Lady Pink (b. 1964) is an Ecuadorian American graffiti artist and muralist.
Lady Pink was born Sandra Fabara in Ambato, Ecuador. At the age of seven, her mother moved her daughters to Queens, New York. Lady Pink’s career as a graffiti artist began when she was a teenager tagging her ex-boyfriend’s name on city walls after he was sent to live in Puerto Rico. Soon after, she fell in love with the thrill and the art. She snuck into subway and train yards to write her moniker “Lady Pink” in bold, colorful letters on the cars. This name was born from her love of historical romances, the Victorian period, the femininity associated with the color pink, and her affinity for the aesthetic look of the letters.
From 1979–1985, she linked up with various established graffiti crews and her unique graffiti style stood out in these male-dominated spaces. In 1980, her art was included in the groundbreaking New York show at Fashion Moda, “GAS: Graffiti Art Success for America,” which helped launch the graffiti art movement.
In 1982, she starred in the independent feature film Wild Style, which won her worldwide recognition. After collaborations with other artists including Jenny Holzer, Lady Pink mounted her first solo show, “Femme-Fatales” at the Moore College of Art & Design in Philadelphia.

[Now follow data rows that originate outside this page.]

From an optimization exercise on the open Yosys and OpenROAD flow, aimed at small area; shortcuts taken in it are not production practice. In this exercise RTL edits were held to simulation tests only and were not proved equivalent to the original. No activity file was given, so power comes from the tool's default toggle rates.

<file path="flow/run.sh">
#!/bin/bash
# synth_recipe.tcl (not shown) runs the flow's synth.tcl, then flattens the netlist and writes it again
# the make line also repeats each setting of config.mk as NAME=value (left out here)
make -C /OpenROAD-flow-scripts/flow DESIGN_CONFIG=/design/flow/config.mk WORK_HOME=/design/flow/orfs CLKGATE_MAP_FILE= SYNTH_SCRIPT=/design/flow/synth_recipe.tcl finish
</file>
<file path="flow/config.mk">
export PLATFORM = sky130hd
export DESIGN_NAME = Main
export DESIGN_NICKNAME = Main
export VERILOG_FILES = /design/flow/design.v
export SDC_FILE = /design/flow/constraint.sdc
export NUM_CORES = 4
export LEC_CHECK = 0
export CAP_MARGIN = 20
export CORE_MARGIN = 2
export CORE_UTILIZATION = 40
export SLEW_MARGIN = 20
</file>
<file path="flow/constraint.sdc">
create_clock -name core_clock -period 10.0 [get_ports {CLOCK_SIGNAL_IN}]
set_input_delay 2.0000 -clock core_clock [delete_from_list [all_inputs] [get_ports {CLOCK_SIGNAL_IN}]]
set_output_delay 2.0000 -clock core_clock [all_outputs]
set_load 0.01 [all_outputs]
</file>
<file path="flow/design.v">
`timescale 1ns / 1ps
module CRC(
  input [63:0] data_in,
  input crc_en,
  output [14:0] crc_out,
  input rst,
  input clk);
  reg [14:0] lfsr_q ,lfsr_c ;
  assign crc_out[14:0] = lfsr_q[14:0];
  always @(*) begin
     lfsr_c[0] = lfsr_q[0] ^ lfsr_q[2] ^ lfsr_q[3] ^ lfsr_q[8] ^ lfsr_q[9] ^ lfsr_q[12] ^ lfsr_q[13] ^ lfsr_q[14] ^ data_in[0] ^ data_in[1] ^ data_in[2] ^ data_in[3] ^ data_in[4] ^ data_in[6] ^ data_in[7] ^ data_in[9] ^ data_in[10] ^ data_in[11] ^ data_in[12] ^ data_in[14] ^ data_in[17] ^ data_in[19] ^ data_in[20] ^ data_in[21] ^ data_in[27] ^ data_in[29] ^ data_in[33] ^ data_in[37] ^ data_in[38] ^ data_in[43] ^ data_in[45] ^ data_in[48] ^ data_in[49] ^ data_in[51] ^ data_in[52] ^ data_in[57] ^ data_in[58] ^ data_in[61] ^ data_in[62] ^ data_in[63];
    lfsr_c[1] = lfsr_q[0] ^ lfsr_q[1] ^ lfsr_q[3] ^ lfsr_q[4] ^ lfsr_q[9] ^ lfsr_q[10] ^ lfsr_q[13] ^ lfsr_q[14] ^ data_in[1] ^ data_in[2] ^ data_in[3] ^ data_in[4] ^ data_in[5] ^ data_in[7] ^ data_in[8] ^ data_in[10] ^ data_in[11] ^ data_in[12] ^ data_in[13] ^ data_in[15] ^ data_in[18] ^ data_in[20] ^ data_in[21] ^ data_in[22] ^ data_in[28] ^ data_in[30] ^ data_in[34] ^ data_in[38] ^ data_in[39] ^ data_in[44] ^ data_in[46] ^ data_in[49] ^ data_in[50] ^ data_in[52] ^ data_in[53] ^ data_in[58] ^ data_in[59] ^ data_in[62] ^ data_in[63];
    lfsr_c[2] = lfsr_q[1] ^ lfsr_q[2] ^ lfsr_q[4] ^ lfsr_q[5] ^ lfsr_q[10] ^ lfsr_q[11] ^ lfsr_q[14] ^ data_in[2] ^ data_in[3] ^ data_in[4] ^ data_in[5] ^ data_in[6] ^ data_in[8] ^ data_in[9] ^ data_in[11] ^ data_in[12] ^ data_in[13] ^ data_in[14] ^ data_in[16] ^ data_in[19] ^ data_in[21] ^ data_in[22] ^ data_in[23] ^ data_in[29] ^ data_in[31] ^ data_in[35] ^ data_in[39] ^ data_in[40] ^ data_in[45] ^ data_in[47] ^ data_in[50] ^ data_in[51] ^ data_in[53] ^ data_in[54] ^ data_in[59] ^ data_in[60] ^ data_in[63];
    lfsr_c[3] = lfsr_q[0] ^ lfsr_q[5] ^ lfsr_q[6] ^ lfsr_q[8] ^ lfsr_q[9] ^ lfsr_q[11] ^ lfsr_q[13] ^ lfsr_q[14] ^ data_in[0] ^ data_in[1] ^ data_in[2] ^ data_in[5] ^ data_in[11] ^ data_in[13] ^ data_in[15] ^ data_in[19] ^ data_in[21] ^ data_in[22] ^ data_in[23] ^ data_in[24] ^ data_in[27] ^ data_in[29] ^ data_in[30] ^ data_in[32] ^ data_in[33] ^ data_in[36] ^ data_in[37] ^ data_in[38] ^ data_in[40] ^ data_in[41] ^ data_in[43] ^ data_in[45] ^ data_in[46] ^ data_in[49] ^ data_in[54] ^ data_in[55] ^ data_in[57] ^ data_in[58] ^ data_in[60] ^ data_in[62] ^ data_in[63];
    lfsr_c[4] = lfsr_q[0] ^ lfsr_q[1] ^ lfsr_q[2] ^ lfsr_q[3] ^ lfsr_q[6] ^ lfsr_q[7] ^ lfsr_q[8] ^ lfsr_q[10] ^ lfsr_q[13] ^ data_in[0] ^ data_in[4] ^ data_in[7] ^ data_in[9] ^ data_in[10] ^ data_in[11] ^ data_in[16] ^ data_in[17] ^ data_in[19] ^ data_in[21] ^ data_in[22] ^ data_in[23] ^ data_in[24] ^ data_in[25] ^ data_in[27] ^ data_in[28] ^ data_in[29] ^ data_in[30] ^ data_in[31] ^ data_in[34] ^ data_in[39] ^ data_in[41] ^ data_in[42] ^ data_in[43] ^ data_in[44] ^ data_in[45] ^ data_in[46] ^ data_in[47] ^ data_in[48] ^ data_in[49] ^ data_in[50] ^ data_in[51] ^ data_in[52] ^ data_in[55] ^ data_in[56] ^ data_in[57] ^ data_in[59] ^ data_in[62];
    lfsr_c[5] = lfsr_q[0] ^ lfsr_q[1] ^ lfsr_q[2] ^ lfsr_q[3] ^ lfsr_q[4] ^ lfsr_q[7] ^ lfsr_q[8] ^ lfsr_q[9] ^ lfsr_q[11] ^ lfsr_q[14] ^ data_in[1] ^ data_in[5] ^ data_in[8] ^ data_in[10] ^ data_in[11] ^ data_in[12] ^ data_in[17] ^ data_in[18] ^ data_in[20] ^ data_in[22] ^ data_in[23] ^ data_in[24] ^ data_in[25] ^ data_in[26] ^ data_in[28] ^ data_in[29] ^ data_in[30] ^ data_in[31] ^ data_in[32] ^ data_in[35] ^ data_in[40] ^ data_in[42] ^ data_in[43] ^ data_in[44] ^ data_in[45] ^ data_in[46] ^ data_in[47] ^ data_in[48] ^ data_in[49] ^ data_in[50] ^ data_in[51] ^ data_in[52] ^ data_in[53] ^ data_in[56] ^ data_in[57] ^ data_in[58] ^ data_in[60] ^ data_in[63];
    lfsr_c[6] = lfsr_q[0] ^ lfsr_q[1] ^ lfsr_q[2] ^ lfsr_q[3] ^ lfsr_q[4] ^ lfsr_q[5] ^ lfsr_q[8] ^ lfsr_q[9] ^ lfsr_q[10] ^ lfsr_q[12] ^ data_in[2] ^ data_in[6] ^ data_in[9] ^ data_in[11] ^ data_in[12] ^ data_in[13] ^ data_in[18] ^ data_in[19] ^ data_in[21] ^ data_in[23] ^ data_in[24] ^ data_in[25] ^ data_in[26] ^ data_in[27] ^ data_in[29] ^ data_in[30] ^ data_in[31] ^ data_in[32] ^ data_in[33] ^ data_in[36] ^ data_in[41] ^ data_in[43] ^ data_in[44] ^ data_in[45] ^ data_in[46] ^ data_in[47] ^ data_in[48] ^ data_in[49] ^ data_in[50] ^ data_in[51] ^ data_in[52] ^ data_in[53] ^ data_in[54] ^ data_in[57] ^ data_in[58] ^ data_in[59] ^ data_in[61];
    lfsr_c[7] = lfsr_q[1] ^ lfsr_q[4] ^ lfsr_q[5] ^ lfsr_q[6] ^ lfsr_q[8] ^ lfsr_q[10] ^ lfsr_q[11] ^ lfsr_q[12] ^ lfsr_q[14] ^ data_in[0] ^ data_in[1] ^ data_in[2] ^ data_in[4] ^ data_in[6] ^ data_in[9] ^ data_in[11] ^ data_in[13] ^ data_in[17] ^ data_in[21] ^ data_in[22] ^ data_in[24] ^ data_in[25] ^ data_in[26] ^ data_in[28] ^ data_in[29] ^ data_in[30] ^ data_in[31] ^ data_in[32] ^ data_in[34] ^ data_in[38] ^ data_in[42] ^ data_in[43] ^ data_in[44] ^ data_in[46] ^ data_in[47] ^ data_in[50] ^ data_in[53] ^ data_in[54] ^ data_in[55] ^ data_in[57] ^ data_in[59] ^ data_in[60] ^ data_in[61] ^ data_in[63];
    lfsr_c[8] = lfsr_q[0] ^ lfsr_q[3] ^ lfsr_q[5] ^ lfsr_q[6] ^ lfsr_q[7] ^ lfsr_q[8] ^ lfsr_q[11] ^ lfsr_q[14] ^ data_in[0] ^ data_in[4] ^ data_in[5] ^ data_in[6] ^ data_in[9] ^ data_in[11] ^ data_in[17] ^ data_in[18] ^ data_in[19] ^ data_in[20] ^ data_in[21] ^ data_in[22] ^ data_in[23] ^ data_in[25] ^ data_in[26] ^ data_in[30] ^ data_in[31] ^ data_in[32] ^ data_in[35] ^ data_in[37] ^ data_in[38] ^ data_in[39] ^ data_in[44] ^ data_in[47] ^ data_in[49] ^ data_in[52] ^ data_in[54] ^ data_in[55] ^ data_in[56] ^ data_in[57] ^ data_in[60] ^ data_in[63];
    lfsr_c[9] = lfsr_q[1] ^ lfsr_q[4] ^ lfsr_q[6] ^ lfsr_q[7] ^ lfsr_q[8] ^ lfsr_q[9] ^ lfsr_q[12] ^ data_in[1] ^ data_in[5] ^ data_in[6] ^ data_in[7] ^ data_in[10] ^ data_in[12] ^ data_in[18] ^ data_in[19] ^ data_in[20] ^ data_in[21] ^ data_in[22] ^ data_in[23] ^ data_in[24] ^ data_in[26] ^ data_in[27] ^ data_in[31] ^ data_in[32] ^ data_in[33] ^ data_in[36] ^ data_in[38] ^ data_in[39] ^ data_in[40] ^ data_in[45] ^ data_in[48] ^ data_in[50] ^ data_in[53] ^ data_in[55] ^ data_in[56] ^ data_in[57] ^ data_in[58] ^ data_in[61];
    lfsr_c[10] = lfsr_q[3] ^ lfsr_q[5] ^ lfsr_q[7] ^ lfsr_q[10] ^ lfsr_q[12] ^ lfsr_q[14] ^ data_in[0] ^ data_in[1] ^ data_in[3] ^ data_in[4] ^ data_in[8] ^ data_in[9] ^ data_in[10] ^ data_in[12] ^ data_in[13] ^ data_in[14] ^ data_in[17] ^ data_in[22] ^ data_in[23] ^ data_in[24] ^ data_in[25] ^ data_in[28] ^ data_in[29] ^ data_in[32] ^ data_in[34] ^ data_in[38] ^ data_in[39] ^ data_in[40] ^ data_in[41] ^ data_in[43] ^ data_in[45] ^ data_in[46] ^ data_in[48] ^ data_in[52] ^ data_in[54] ^ data_in[56] ^ data_in[59] ^ data_in[61] ^ data_in[63];
    lfsr_c[11] = lfsr_q[0] ^ lfsr_q[4] ^ lfsr_q[6] ^ lfsr_q[8] ^ lfsr_q[11] ^ lfsr_q[13] ^ data_in[1] ^ data_in[2] ^ data_in[4] ^ data_in[5] ^ data_in[9] ^ data_in[10] ^ data_in[11] ^ data_in[13] ^ data_in[14] ^ data_in[15] ^ data_in[18] ^ data_in[23] ^ data_in[24] ^ data_in[25] ^ data_in[26] ^ data_in[29] ^ data_in[30] ^ data_in[33] ^ data_in[35] ^ data_in[39] ^ data_in[40] ^ data_in[41] ^ data_in[42] ^ data_in[44] ^ data_in[46] ^ data_in[47] ^ data_in[49] ^ data_in[53] ^ data_in[55] ^ data_in[57] ^ data_in[60] ^ data_in[62];
    lfsr_c[12] = lfsr_q[1] ^ lfsr_q[5] ^ lfsr_q[7] ^ lfsr_q[9] ^ lfsr_q[12] ^ lfsr_q[14] ^ data_in[2] ^ data_in[3] ^ data_in[5] ^ data_in[6] ^ data_in[10] ^ data_in[11] ^ data_in[12] ^ data_in[14] ^ data_in[15] ^ data_in[16] ^ data_in[19] ^ data_in[24] ^ data_in[25] ^ data_in[26] ^ data_in[27] ^ data_in[30] ^ data_in[31] ^ data_in[34] ^ data_in[36] ^ data_in[40] ^ data_in[41] ^ data_in[42] ^ data_in[43] ^ data_in[45] ^ data_in[47] ^ data_in[48] ^ data_in[50] ^ data_in[54] ^ data_in[56] ^ data_in[58] ^ data_in[61] ^ data_in[63];
    lfsr_c[13] = lfsr_q[0] ^ lfsr_q[2] ^ lfsr_q[6] ^ lfsr_q[8] ^ lfsr_q[10] ^ lfsr_q[13] ^ data_in[3] ^ data_in[4] ^ data_in[6] ^ data_in[7] ^ data_in[11] ^ data_in[12] ^ data_in[13] ^ data_in[15] ^ data_in[16] ^ data_in[17] ^ data_in[20] ^ data_in[25] ^ data_in[26] ^ data_in[27] ^ data_in[28] ^ data_in[31] ^ data_in[32] ^ data_in[35] ^ data_in[37] ^ data_in[41] ^ data_in[42] ^ data_in[43] ^ data_in[44] ^ data_in[46] ^ data_in[48] ^ data_in[49] ^ data_in[51] ^ data_in[55] ^ data_in[57] ^ data_in[59] ^ data_in[62];
    lfsr_c[14] = lfsr_q[1] ^ lfsr_q[2] ^ lfsr_q[7] ^ lfsr_q[8] ^ lfsr_q[11] ^ lfsr_q[12] ^ lfsr_q[13] ^ data_in[0] ^ data_in[1] ^ data_in[2] ^ data_in[3] ^ data_in[5] ^ data_in[6] ^ data_in[8] ^ data_in[9] ^ data_in[10] ^ data_in[11] ^ data_in[13] ^ data_in[16] ^ data_in[18] ^ data_in[19] ^ data_in[20] ^ data_in[26] ^ data_in[28] ^ data_in[32] ^ data_in[36] ^ data_in[37] ^ data_in[42] ^ data_in[44] ^ data_in[47] ^ data_in[48] ^ data_in[50] ^ data_in[51] ^ data_in[56] ^ data_in[57] ^ data_in[60] ^ data_in[61] ^ data_in[62];
  end  
  always @(posedge clk or posedge rst) begin
    if(rst) begin
      lfsr_q <= {15{1'b1}};
    end
    else begin
       lfsr_q[14:0] <= crc_en ? lfsr_c[14:0] : lfsr_q[14:0];
    end
  end  
endmodule  
`timescale 1ns / 1ps
module OneShot(
    input pulse,
    input clk,
    input rst,
    output reg out
    );
parameter waiting_l = 2'b00, on = 2'b01, waiting_h = 2'b10;
reg[1:0] next_state, current_state;
always @ (posedge clk or posedge rst) begin
	if(rst) begin
		current_state <= waiting_l;
	end
	else begin
		current_state <= next_state;
	end
end
always @ (current_state or pulse) begin
	if(current_state == on) begin
		next_state <= waiting_h;
	end
	else if(current_state == waiting_h) begin
		if(pulse) begin
			next_state <= waiting_h;
		end
		else begin
			next_state <= waiting_l;
		end
	end
	else if(pulse) begin
		next_state<= on;
	end
	else begin
		next_state<= waiting_l;
	end
end
always @(current_state or rst) begin
	if(rst)
		out <= 1'b0;
	else if(current_state == on)
		out <= 1'b1;
	else 
		out <= 1'b0;
end
endmodule
`timescale 1ns / 1ps
module can_tx(
	output reg tx,
	output reg can_bitstuff,
	output reg txing,
	input rx,
	input[10:0] address,
	input clk,
	input baud_tick,
	input rst,
	input [63:0] data,
	input send_data,
	input bitstuffed_output,
	input clear_to_tx
	);
	wire rx_buf;
	assign rx_buf = rx;
	parameter all_ones = 15'b111111111111111;
	parameter idle = 8'h0,  start_of_frame = 8'h1, addressing =8'h2 ,rtr = 8'h3 ,ide = 8'h4, reserve_bit = 8'h5, num_of_bytes = 8'h6,
			data_out = 8'h7, crc_out = 8'h8, crc_delimiter = 8'h9 , ack = 8'hA, ack_delimiter =  8'hB, end_of_frame = 8'hC, waiting = 8'hD;
	parameter bytes = 5'd8;
	reg[10:0] address_count, crc_count, eof_count, data_bit_count, data_byte_count;
	reg[7:0] c_state, n_state;
	reg[14:0] crc_output, crc_holder;
	wire one_shotted_send;
	wire[14:0] crc_buff;
	CRC cyclic_red_check(data, one_shotted_send, crc_buff,rst,clk);
	OneShot os(send_data, clk, rst, one_shotted_send);
	always @(crc_buff or crc_holder) begin
		if(crc_buff != all_ones) 
			crc_output <= crc_buff;
		else
			crc_output <= crc_holder;
	end
	always @ (posedge clk or posedge rst) begin
		if(rst == 1) begin
			crc_holder <= 15'd0;
		end
		else begin
			crc_holder <= crc_output;
		end
	end
	always @ (posedge clk or posedge rst) begin
		if(rst == 1) begin
			c_state <= 32'd0;
		end
		else if(baud_tick) begin
			c_state <= n_state;
		end
	end
	always @ (posedge clk) begin
		if(baud_tick)
		case(c_state) 
			idle: begin
				address_count <= 11'd0;
				data_bit_count<= 11'd0;
				data_byte_count<= 11'd0;
				crc_count <= 11'd0; 
				eof_count <= 11'd0;
			end
			waiting: begin
				address_count <= 11'd0;
				data_bit_count<= 11'd0;
				data_byte_count<= 11'd0;
				crc_count <= 11'd0; 
				eof_count <= 11'd0;
			end
			start_of_frame:begin
				address_count <= 11'd0;
				data_bit_count<= 11'd0;
				data_byte_count<= 11'd0;
				crc_count <= 11'd0; 
				eof_count <= 11'd0;
			end
			addressing: begin
				address_count <= address_count + 1'b1;
				data_bit_count<= 11'd0;
				data_byte_count<= 11'd0;
				crc_count <= 11'd0; 
				eof_count <= 11'd0;
			end
			rtr: begin
				address_count <= 11'd0;
				data_bit_count<= 11'd0;
				data_byte_count<= 11'd0;
				crc_count <= 11'd0; 
				eof_count <= 11'd0;
			end
			ide: begin
				address_count <= 11'd0;
				data_bit_count<= 11'd0;
				data_byte_count<= 11'd0;
				crc_count <= 11'd0; 
				eof_count <= 11'd0;
			end
			reserve_bit: begin
				address_count <= 11'd0;
				data_bit_count<= 11'd0;
				data_byte_count<= 11'd0;
				crc_count <= 11'd0; 
				eof_count <= 11'd0;
			end
			num_of_bytes: begin
				address_count <= 11'd0;
				data_bit_count<= 11'd0;
				data_byte_count<= data_byte_count +1'b1;
				crc_count <= 11'd0; 
				eof_count <= 11'd0;
			end
			data_out: begin
				address_count <= 11'd0;
				data_bit_count<= data_bit_count +1'b1;
				data_byte_count<= 11'd0;
				crc_count <= 11'd0; 
				eof_count <= 11'd0;
			end
			crc_out: begin
				address_count <= 11'd0;
				data_bit_count<= 11'd0;
				data_byte_count<= 11'd0;
				crc_count <= crc_count + 1'b1; 
				eof_count <= 11'd0;
			end
			crc_delimiter: begin
				address_count <= 11'd0;
				data_bit_count<= 11'd0;
				data_byte_count<= 11'd0;
				crc_count <= 11'd0; 
				eof_count <= 11'd0;
			end
			ack: begin
				address_count <= 11'd0;
				data_bit_count<= 11'd0;
				data_byte_count<= 11'd0;
				crc_count <= 11'd0; 
				eof_count <= 11'd0;
			end
			ack_delimiter:begin
				address_count <= 11'd0;
				data_bit_count<= 11'd0;
				data_byte_count<= 11'd0;
				crc_count <= 11'd0; 
				eof_count <= 11'd0;
			end
			end_of_frame: begin
				address_count <= 11'd0;
				data_bit_count<= 11'd0;
				data_byte_count<= 11'd0;
				crc_count <= 11'd0; 
				eof_count <= eof_count +1'b1;
			end
			default: begin
				address_count <= 11'd0;
				data_bit_count<= 11'd0;
				data_byte_count<= 11'd0;
				crc_count <= 11'd0; 
				eof_count <= 11'd0;
			end
		endcase
	end
	always @ (c_state or rx_buf or data or send_data or address_count or bitstuffed_output or data_byte_count
		or data_bit_count or crc_count or eof_count or clear_to_tx or crc_output) begin
		case(c_state)
			idle: begin
				if(send_data && clear_to_tx) begin
					n_state <= start_of_frame;
				end
				else begin
					n_state <= idle;
				end
			end
			start_of_frame: begin
				if(!rx_buf) begin
					n_state <= addressing;
				end
				else begin
					n_state <= waiting;
				end
			end
			waiting: begin
				if(send_data && clear_to_tx) begin
					n_state <= start_of_frame;
				end
				else begin
					n_state <= waiting;
				end
			end
			addressing: begin
				if(rx_buf != bitstuffed_output) begin
					n_state <= waiting;  
				end
				else if(address_count == 11'd10) begin
					n_state <= rtr;
				end
				else begin
					n_state <= addressing;
				end
			end
			rtr: begin
				n_state <= ide;
			end
			ide: begin
				n_state <= reserve_bit;
			end
			reserve_bit: begin
				n_state <= num_of_bytes;
			end
			num_of_bytes: begin
				if(data_byte_count == 11'd3) begin
					n_state <= data_out;
				end
				else begin
					n_state <= num_of_bytes;
				end
			end
			data_out: begin
				if(data_bit_count == 11'd63) begin
					n_state <= crc_out;
				end
				else begin
					n_state <= data_out;
				end
			end
			crc_out: begin
				if(crc_count == 11'd14) begin
					n_state <= crc_delimiter;
				end
				else begin
					n_state <= crc_out;
				end
			end
			crc_delimiter: begin
				n_state <= ack;
			end
			ack: begin
				n_state <= ack_delimiter;
			end
			ack_delimiter: begin
				n_state <= end_of_frame;
			end
			end_of_frame: begin
				if(eof_count == 11'd6) begin
					n_state <= idle;
				end
				else begin
					n_state <= end_of_frame;
				end
			end
			default:
			begin
				n_state <= idle;
			end
		endcase
	end
	always @(c_state or address or data or crc_output or crc_count or data_byte_count or data_bit_count or address_count) begin
		case(c_state) 
			idle: begin
				tx <= 1;
				can_bitstuff <= 0;
				txing <= 1'b0;
			end
			addressing: begin
				tx <= address[11'd10-address_count];
				can_bitstuff <= 1;
				txing <= 1'b1;
			end
			start_of_frame: begin
				tx<= 0;
				can_bitstuff <= 1'b0;
				txing <= 1'b1;
			end
			rtr: begin
				tx <= 0;
				can_bitstuff <= 1;
				txing <= 1'b1;
			end
			ide: begin
				tx <= 0;
				can_bitstuff <= 1;
				txing <= 1'b1;
			end
			reserve_bit: begin
				tx <= 0;
				can_bitstuff <= 1;
				txing <= 1'b1;
			end
			num_of_bytes: begin
				tx <= bytes[11'd3-data_byte_count];
				can_bitstuff <= 1;
				txing <= 1'b1;
			end
			data_out: begin
				tx <= data[11'd63-data_bit_count];
				can_bitstuff <= 1;
				txing <= 1'b1;
			end
			crc_out: begin
				tx <= crc_output[11'd14-crc_count];
				can_bitstuff <= 1;
				txing <= 1'b1;
			end
			crc_delimiter: begin
				tx <= 1;
				can_bitstuff <= 0;
				txing <= 1'b1;
			end
			ack: begin
				tx <= 1;
				can_bitstuff <= 0;
				txing <= 1'b1;
			end
			ack_delimiter:begin
				tx <= 1;
				can_bitstuff <= 0;
				txing <= 1'b1;
			end
			end_of_frame: begin
				tx <= 1;
				can_bitstuff <= 0;
				txing <= 1'b1;
			end
			waiting: begin
				tx <= 1;
				can_bitstuff <= 0;
				txing <= 1'b0;
			end
			default: begin
				tx <= 1;
				can_bitstuff <= 0;
				txing <= 1'b1;
			end
		endcase
	end
endmodule
`timescale 1ns / 1ps
module tx_container(
	output reg tx,
	output txing,
	input rx,
	input rxing,
	input[10:0] address,
	input clk,
	input baud_tick,
	input rst,
	input [63:0] data,
	input send_data
    );
	parameter  init = 2'h0,  ones = 2'h1, zeros = 2'h2;
	wire clear_to_tx;
	wire tx_buf;
	assign clear_to_tx =1;
	reg bit_stuffing;
	reg[1:0] c_state, n_state;
	reg[31:0] bit_stuffing_count;
	wire can_bitstuff;
	can_tx tx_block(tx_buf,can_bitstuff,txing,rx,address,clk,baud_tick,rst,data,send_data,tx,clear_to_tx);
	always @ (posedge clk or posedge rst) begin
		if(rst) begin
			bit_stuffing_count<= 0;
			bit_stuffing <= 0;
		end
		else begin
			if(n_state != c_state) begin
				bit_stuffing_count<= 0;
				bit_stuffing <= 0;
			end
			else if(!can_bitstuff) begin
				bit_stuffing_count <= 0;
				bit_stuffing <= 0;
			end 
			else if(bit_stuffing_count >= 5000)begin
				bit_stuffing_count <= 0;
				bit_stuffing <= 0;
			end
			else if(bit_stuffing_count >= 4000)begin
				bit_stuffing_count <= bit_stuffing_count + 1;
				bit_stuffing <= 1;
			end
			else begin
				bit_stuffing_count <= bit_stuffing_count +1;
				bit_stuffing <= 0;
			end
		end
	end
	always @ (posedge clk) begin
		c_state <= n_state;
	end
	always @ (tx_buf) begin
		if(tx_buf == 1) begin
			n_state<= ones;
		end
		else begin
			n_state <= zeros;
		end
	end
	always @ (bit_stuffing or tx_buf) begin
		if(bit_stuffing) begin
			tx <= ~tx_buf;
		end
		else begin
			tx <= tx_buf;
		end
	end
endmodule
`timescale 1ns / 1ps
module BaudGen(clk,rst,baud_clk,baud_tick);
input clk,rst;
output reg baud_clk;
output baud_tick;
parameter EndCount = 10'd800;
reg[9:0] count;
assign baud_tick = !rst && (count == EndCount) && !baud_clk;
always@(posedge clk)begin
	if(rst == 1) begin
		count <=10'd0;
		baud_clk <= 10'd0;
	end
	else if(count == EndCount) begin
		count <= 10'd0; 
		baud_clk <= ~baud_clk;
		end
	else begin
		count <= count + 10'd1;
		baud_clk <= baud_clk;
		end
	end
endmodule
`timescale 1ns / 1ps
module Main(
	output CAN_TX,
	output txing,
	input CAN_RX,
	input RESET,
	input CLOCK_SIGNAL_IN,
	input send_data,
	input[10:0] address,
	input[63:0] transmit_data
	);
	wire[63:0] tx_data;
	wire clk;
	wire baud_clk, baud_tick;
	assign tx_data = transmit_data;
	parameter rxing = 1'b1;
	assign clk = CLOCK_SIGNAL_IN;
	BaudGen baud_calc(clk,RESET,baud_clk,baud_tick);
	tx_container tx_can(CAN_TX,txing,CAN_RX,rxing,address,clk,baud_tick,RESET,tx_data,send_data);
endmodule
</file>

As the mainstream art world became more interested in graffiti, Lady Pink began showing her canvas work in galleries. With this transition, Lady Pink’s artwork became more political and she combined themes of fantasy and spirituality with South American and indigenous iconography. Lady Pink also focuses on issues affecting women and those living in U.S. urban environments.
After meeting fellow graffiti artist and her future husband, SMITH, Lady Pink resumed her outdoor creations and the two frequently collaborate on murals and commercial projects. Her canvas work is featured in the collections at the Whitney Museum of American Art, the Metropolitan Museum of Art in New York City, the Brooklyn Museum, and the Groningen Museum of Holland.
Lady Pink’s work is ever evolving, and she continues to create new graffiti-based art on canvas. She also holds mural workshops for young people and leads lectures throughout the Northeast U.S.